Il percorso di visita di un museo, indipendentemente dalla sua stretta relazione con l’ordinamento, deve essere unitario, continuo e a senso unico, senza peraltro precludere la possibilità di opportune soste. Non è sufficiente ottenere tale continuità con la sola successione degli ambienti, ma è necessario che nell’interno di essi, con la distribuzione del materiale esposto, venga suggerita al visitatore la strada da seguire per vedere le opere nelle condizioni migliori e nella loro successione più logica: non si tratta quindi di incanalare i visitatori lungo passaggi obbligati, bensì di concentrare, dilatare, sottolineare, con accorgimenti espositivi, le opere a seconda della loro importanza e del loro significato, in maniera che tale percorso si determini spontaneamente. Un esempio del tutto particolare è il Museo Guggenheim d’arte astratta di New York, il cui percorso si snoda lungo un’unica rampa ad andamento elicoidale ascendente, allargandosi verso l’alto. In taluni casi di musei centrali di notevole importanza, dove il materiale è esposto in due o più nuclei separati, in relazione a determinate categorie di visitatori, si possono considerare due o più percorsi distinti, sia pure opportunamente collegati.


3.4 - Dimensionamento, conformazione e proporzionamento dello spazio ambiente.

Il principio fondamentale di questo, che può considerarsi forse il più importante tra i problemi museografici, è quello di tenere costantemente conto del suo duplice aspetto, ossia delle due "scale" di rapporti: quella riferita all’opera esposta e quella della condizione umana. Naturalmente per "scala" non deve intendersi soltanto misura fisica, ma tutto quel complesso di valori che determina la consistenza e il significato di un’opera. È evidente che la distanza focale per la migliore visione di un dipinto, di una scultura o di un oggetto di oreficeria, sono notevolmente diverse, ma non è soltanto tale distanza focale a determinare il maggior godimento di esse, bensì i rapporti "spaziali" della sua sede e quelli di chi li osserva. Appare chiaro da quanto detto che nella creazione dello spazio - ambiente del museo deve essere realizzata la massima libertà nella composizione di esso, disponendo i presupposti tecnici che consentono la modellazione dello spazio in maniera tale che tutti gli elementi che lo determinano (pareti, pavimenti, soffitti, ecc.) possano essere liberamente impostati nelle posizioni più idonee e sfruttati nelle forme e dimensioni quali indispensabili ausili per la messa in valore delle opere esposte. In taluni casi, in previsione dell’accrescimento dell’istituto o di necessità di frequenti mutamenti nel suo ordinamento, è consigliabile prevedere in tutto o in parte l’uso di pareti realizzate con pannelli mobili e smontabili (Museo civico di Linköping, Svezia; Museo d’arte di San Paolo, Brasile; Museo di Belle Arti dell’università di Yale, Connecticut).
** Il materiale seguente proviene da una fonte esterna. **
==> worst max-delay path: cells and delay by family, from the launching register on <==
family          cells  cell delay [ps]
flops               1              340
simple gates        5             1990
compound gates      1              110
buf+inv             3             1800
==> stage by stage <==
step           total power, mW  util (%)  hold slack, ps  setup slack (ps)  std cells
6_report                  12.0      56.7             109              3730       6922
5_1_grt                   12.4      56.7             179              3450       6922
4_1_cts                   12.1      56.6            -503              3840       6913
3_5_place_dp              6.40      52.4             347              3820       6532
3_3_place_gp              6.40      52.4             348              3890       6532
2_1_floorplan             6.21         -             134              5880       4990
3.5 - L’illuminazione naturale del museo

Il problema andrebbe analizzato dettagliatamente in rapporto al "tipo" di museo, poiché è evidente che il problema è notevolmente diverso ove si tratti di pitture, di sculture, di oreficerie o di oggetti archeologici. Anche in questo caso non sembra superfluo enunciare alcuni principi fondamentali:

  1. I dipinti debbono ricevere una luce piatta e distribuita con uguale intensità su tutta la loro superficie; l’angolo di incidenza deve essere tale da evitare i due maggiori inconvenienti e cioè la messa in risalto delle asperità della superficie e l’effetto di riflesso dal giusto punto di osservazione del dipinto.
  2. Le opere di scultura in genere (eccettuati casi particolari di incisioni, ceselli, tessuti bassorilievi, ecc., per i quali necessita la luce radente), debbono essere illuminati con luce direzionale, ma diffusa, evitando eccessive ombre portate troppo nette e realizzando al massimo gli effetti di sfumatura e di riflesso, onde ottenere il massimo risalto della modellazione.
  3. Per tutto il materiale che normalmente viene esposto entro vetrine di custodia e comunque sotto cristallo di protezione, il problema si complica notevolmente a causa delle caratteristiche specifiche della superficie protettiva. Non soltanto bisogna evitare il rispecchio diretto della fonte luminosa, ma bisogna ricorrere a tutti gli accorgimenti necessari per evitare anche il riflesso di tutto ciò che è circostante alla vetrina stessa e in modo particolare di coloro che guardano nel suo interno. È possibile ottenere ciò soltanto riducendo al minimo indispensabile l’illuminazione dell’ambiente e concentrando la massima luce all’interno della vetrina, in modo che essa arrivi all’ambiente dopo essere passata attraverso la vetrina stessa.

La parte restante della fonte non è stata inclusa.